Stand Still

When Cora and Jane were 10 days old their neonatologist ordered head ultrasounds to be performed to check for bleeding in the brain. This was discussed during medical rounds in the morning, and the team explained that the ultrasounds would be done at some point later that day. Our first daughter, Audrey, who was born at 24 weeks (7 years prior to the birth of our twins) had significant brain bleeds and we were told the effects of that bleeding would be devasting if she were to survive. For those who may not know, Audrey passed away roughly 36 hours after birth due to severe infection. I was flooded with emotions, not only with worry for these precious twin girls, but I was also feeling the weight of my grief over the loss of our firstborn. I was literally reliving some of the very same tests and procedures we watched Audrey go through and I was terrified. The doctor must have picked up what I was putting down… that being my nerves and lingering PTSD. After rounds were over, the doctor kindly came over to speak with me and Chris privately. God bless Dr. P. I appreciated all the doctors that cared for our girls over the course of 6.5 months, but Dr. P was at the top of our list. She gave me a hug and asked how we were doing. She told us due to how premature the girls were that she would not be surprised at all if the girls had some bleeding. But she also shared how encouraging it was that neither of the girls were acting as though they had brain bleeds. She gave us another hug and told us she’d be back in to speak with us after the results of the ultrasounds were in.

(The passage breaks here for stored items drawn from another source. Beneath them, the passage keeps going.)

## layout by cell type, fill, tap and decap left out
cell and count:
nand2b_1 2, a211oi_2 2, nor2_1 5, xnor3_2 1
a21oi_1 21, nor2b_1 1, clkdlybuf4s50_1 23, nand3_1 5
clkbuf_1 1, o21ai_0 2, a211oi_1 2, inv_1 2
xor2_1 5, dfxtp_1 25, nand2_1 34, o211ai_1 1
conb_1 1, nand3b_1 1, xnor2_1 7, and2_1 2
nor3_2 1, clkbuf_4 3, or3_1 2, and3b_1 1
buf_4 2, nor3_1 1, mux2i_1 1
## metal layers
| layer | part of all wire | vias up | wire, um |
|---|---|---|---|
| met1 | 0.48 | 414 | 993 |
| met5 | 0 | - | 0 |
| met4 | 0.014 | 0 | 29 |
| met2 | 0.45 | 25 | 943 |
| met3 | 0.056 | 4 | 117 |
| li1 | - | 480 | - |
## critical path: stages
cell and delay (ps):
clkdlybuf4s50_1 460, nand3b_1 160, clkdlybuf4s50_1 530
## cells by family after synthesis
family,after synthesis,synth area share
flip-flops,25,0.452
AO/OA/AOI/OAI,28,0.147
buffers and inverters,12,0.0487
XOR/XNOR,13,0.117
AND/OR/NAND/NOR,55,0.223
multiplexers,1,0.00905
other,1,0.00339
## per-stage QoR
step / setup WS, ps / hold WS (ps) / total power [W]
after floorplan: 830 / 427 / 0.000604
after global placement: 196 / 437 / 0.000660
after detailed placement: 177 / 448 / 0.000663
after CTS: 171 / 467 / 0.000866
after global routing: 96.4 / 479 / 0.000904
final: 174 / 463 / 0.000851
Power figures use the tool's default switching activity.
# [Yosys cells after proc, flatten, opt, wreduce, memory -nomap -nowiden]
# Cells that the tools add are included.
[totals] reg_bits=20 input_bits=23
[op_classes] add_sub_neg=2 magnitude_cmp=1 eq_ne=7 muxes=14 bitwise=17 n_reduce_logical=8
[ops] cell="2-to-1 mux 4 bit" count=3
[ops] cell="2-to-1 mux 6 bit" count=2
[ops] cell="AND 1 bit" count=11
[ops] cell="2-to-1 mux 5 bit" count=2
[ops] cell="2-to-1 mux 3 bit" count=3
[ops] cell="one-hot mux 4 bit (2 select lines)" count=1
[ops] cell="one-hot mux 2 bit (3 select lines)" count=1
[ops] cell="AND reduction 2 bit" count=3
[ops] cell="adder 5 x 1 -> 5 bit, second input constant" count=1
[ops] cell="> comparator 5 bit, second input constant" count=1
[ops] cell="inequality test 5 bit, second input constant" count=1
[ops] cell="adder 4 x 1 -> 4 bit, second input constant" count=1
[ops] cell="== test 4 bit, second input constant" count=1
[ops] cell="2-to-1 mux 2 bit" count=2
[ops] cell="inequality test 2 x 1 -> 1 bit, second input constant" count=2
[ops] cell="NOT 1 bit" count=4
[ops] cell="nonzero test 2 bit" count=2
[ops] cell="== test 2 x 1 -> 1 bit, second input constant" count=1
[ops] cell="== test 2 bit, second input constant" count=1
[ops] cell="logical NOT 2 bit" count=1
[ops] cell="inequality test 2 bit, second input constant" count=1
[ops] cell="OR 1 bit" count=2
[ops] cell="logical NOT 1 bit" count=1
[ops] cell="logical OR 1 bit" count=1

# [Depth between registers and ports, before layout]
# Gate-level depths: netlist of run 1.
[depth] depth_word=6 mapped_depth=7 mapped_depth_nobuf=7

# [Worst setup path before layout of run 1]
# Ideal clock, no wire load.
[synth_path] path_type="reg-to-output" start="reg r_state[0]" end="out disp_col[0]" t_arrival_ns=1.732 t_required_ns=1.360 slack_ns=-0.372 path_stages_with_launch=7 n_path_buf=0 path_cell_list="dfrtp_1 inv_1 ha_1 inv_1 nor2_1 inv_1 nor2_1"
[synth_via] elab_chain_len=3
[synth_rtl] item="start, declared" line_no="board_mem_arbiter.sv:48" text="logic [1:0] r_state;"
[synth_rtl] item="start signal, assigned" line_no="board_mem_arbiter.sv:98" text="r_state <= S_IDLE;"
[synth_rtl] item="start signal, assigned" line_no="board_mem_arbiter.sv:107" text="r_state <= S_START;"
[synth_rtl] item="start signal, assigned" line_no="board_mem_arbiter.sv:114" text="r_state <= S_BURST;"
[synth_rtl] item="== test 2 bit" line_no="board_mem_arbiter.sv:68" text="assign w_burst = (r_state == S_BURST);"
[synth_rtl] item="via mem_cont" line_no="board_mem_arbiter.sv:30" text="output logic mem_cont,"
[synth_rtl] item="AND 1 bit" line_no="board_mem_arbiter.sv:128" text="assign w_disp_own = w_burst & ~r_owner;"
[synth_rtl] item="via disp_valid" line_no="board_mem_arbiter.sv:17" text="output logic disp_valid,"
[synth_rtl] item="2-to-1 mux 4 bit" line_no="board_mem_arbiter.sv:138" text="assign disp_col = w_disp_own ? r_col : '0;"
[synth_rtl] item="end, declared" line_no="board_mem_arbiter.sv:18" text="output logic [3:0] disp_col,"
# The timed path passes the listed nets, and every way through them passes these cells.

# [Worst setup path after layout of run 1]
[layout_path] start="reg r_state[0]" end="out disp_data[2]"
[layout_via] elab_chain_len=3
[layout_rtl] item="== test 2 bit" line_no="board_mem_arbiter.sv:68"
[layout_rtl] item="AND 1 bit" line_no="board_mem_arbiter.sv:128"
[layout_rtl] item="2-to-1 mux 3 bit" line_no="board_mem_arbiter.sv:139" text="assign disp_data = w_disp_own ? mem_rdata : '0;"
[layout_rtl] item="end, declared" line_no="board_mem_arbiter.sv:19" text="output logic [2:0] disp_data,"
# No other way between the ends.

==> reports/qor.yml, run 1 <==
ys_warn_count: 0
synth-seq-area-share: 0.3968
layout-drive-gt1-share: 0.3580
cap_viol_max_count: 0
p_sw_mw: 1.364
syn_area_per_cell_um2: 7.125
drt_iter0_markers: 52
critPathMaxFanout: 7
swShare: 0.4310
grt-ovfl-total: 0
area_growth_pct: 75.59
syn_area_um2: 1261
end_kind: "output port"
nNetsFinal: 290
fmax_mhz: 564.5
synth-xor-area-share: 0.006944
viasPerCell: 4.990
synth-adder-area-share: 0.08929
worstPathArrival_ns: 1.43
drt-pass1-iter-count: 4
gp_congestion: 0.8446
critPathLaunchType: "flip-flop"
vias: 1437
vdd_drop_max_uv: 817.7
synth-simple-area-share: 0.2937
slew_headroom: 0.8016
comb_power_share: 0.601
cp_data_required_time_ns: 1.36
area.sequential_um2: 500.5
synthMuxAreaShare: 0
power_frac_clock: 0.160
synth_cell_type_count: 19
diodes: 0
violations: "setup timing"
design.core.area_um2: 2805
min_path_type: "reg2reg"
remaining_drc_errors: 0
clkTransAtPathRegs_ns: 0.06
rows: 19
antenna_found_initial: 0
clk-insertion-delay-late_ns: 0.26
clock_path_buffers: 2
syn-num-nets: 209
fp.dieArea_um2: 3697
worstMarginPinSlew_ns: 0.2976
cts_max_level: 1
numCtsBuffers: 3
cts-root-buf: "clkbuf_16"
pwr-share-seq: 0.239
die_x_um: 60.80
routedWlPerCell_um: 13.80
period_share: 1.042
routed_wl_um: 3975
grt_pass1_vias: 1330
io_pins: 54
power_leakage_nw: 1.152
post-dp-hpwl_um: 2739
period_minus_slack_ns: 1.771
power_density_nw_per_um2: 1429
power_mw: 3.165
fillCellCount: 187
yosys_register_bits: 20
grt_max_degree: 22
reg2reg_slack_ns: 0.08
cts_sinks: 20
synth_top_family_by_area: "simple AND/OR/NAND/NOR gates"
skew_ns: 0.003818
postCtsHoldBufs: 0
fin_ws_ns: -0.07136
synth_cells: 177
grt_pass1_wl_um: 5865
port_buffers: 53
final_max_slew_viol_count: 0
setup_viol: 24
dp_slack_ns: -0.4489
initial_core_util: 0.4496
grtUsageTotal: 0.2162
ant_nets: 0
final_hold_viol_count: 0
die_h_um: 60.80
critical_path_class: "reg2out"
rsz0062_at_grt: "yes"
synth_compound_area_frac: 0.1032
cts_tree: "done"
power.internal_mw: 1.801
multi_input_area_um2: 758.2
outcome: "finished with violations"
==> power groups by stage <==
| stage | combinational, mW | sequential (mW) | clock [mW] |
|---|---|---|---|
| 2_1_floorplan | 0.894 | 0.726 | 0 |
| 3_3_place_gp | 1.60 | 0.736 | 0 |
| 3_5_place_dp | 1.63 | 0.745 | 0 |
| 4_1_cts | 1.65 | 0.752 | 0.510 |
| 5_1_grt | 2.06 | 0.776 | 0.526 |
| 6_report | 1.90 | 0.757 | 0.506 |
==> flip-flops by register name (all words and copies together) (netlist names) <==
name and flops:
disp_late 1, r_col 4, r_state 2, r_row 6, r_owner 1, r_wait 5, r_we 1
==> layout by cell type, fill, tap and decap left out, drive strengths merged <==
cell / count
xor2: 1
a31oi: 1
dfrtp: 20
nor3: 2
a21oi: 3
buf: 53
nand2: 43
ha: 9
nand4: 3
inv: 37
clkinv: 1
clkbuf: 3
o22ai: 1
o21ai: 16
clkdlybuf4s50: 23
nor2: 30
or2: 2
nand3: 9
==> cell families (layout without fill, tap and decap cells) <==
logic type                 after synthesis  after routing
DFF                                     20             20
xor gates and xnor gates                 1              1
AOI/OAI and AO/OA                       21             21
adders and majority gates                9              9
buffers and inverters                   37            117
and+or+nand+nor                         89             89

The ultrasounds didn’t happen until later that day, so we wouldn’t know the results until the next day. That night, I begged God that the girls would be free of any bleeding within their brains. The next morning, we went into their NICU room anxious to hear the results. When the team came in for rounds, I was behind the curtain pumping. They started with Cora and announced that the ultrasound had determined bilateral grade II/III Intraventricular hemorrhages (IVH)  – bleeding into the fluid-filled areas, or ventricles, surrounded by the brain. My heart sank. When they finished rounding on Cora, they announced that Jane also had bilateral grade II IVH. My heart shattered. The severity of intraventricular hemorrhaging is measured on a scale of grade I – grade IV. The team asked if we had any questions, and at that moment I didn’t have any questions, I was just scared. The doctor tried to encourage us saying that our girls could do beautifully. And while I appreciated her heart, all I heard in that sentence was could. Again, the uncertainty of the condition had put a pit in my stomach.

Chris came behind the curtain after the team had left our room, and I began to cry. That’s when he told me that he too felt like he was going to break when the team first shared those results with us. But then the words “stand still” came to his mind as if God had put them there. So we began to read in Exodus 14 where the people of Israel were fleeing Egypt after years of captivity. But then they came to the Red Sea. As they stood at the Red Sea, the Egyptian army was comin’ in hot on their tails. The people threw up their hands in defeat and began to cry out in fear. Had God led them this far just to be captured by their enemies again? But that’s when Moses told them in verse 13,

“Fear not. Stand still and see the salvation of the Lord,

which He will work for you today.

For the Egyptians whom you see today, you shall see again no more.

 The Lord will fight for you, you need only be still.”

When I read “For the Egyptians whom you see today, you shall see again no more.” Without even thinking I read it like this “For the brain bleeds that you see today, you shall see again no more”. And just like that, it was settled for us. That fear was gone. We knew Cora and Jane wouldn’t suffer from those brain bleeds. Cora and Jane’s bleeding resolved on its own before their discharge from the NICU.

The girls are now 2.5 years old and they haven’t suffered any ill effect as a result of those brain bleeds. They continue to thrive as they continue to grow. Another testimony I will carry with me into eternity! God is so good and He is so kind.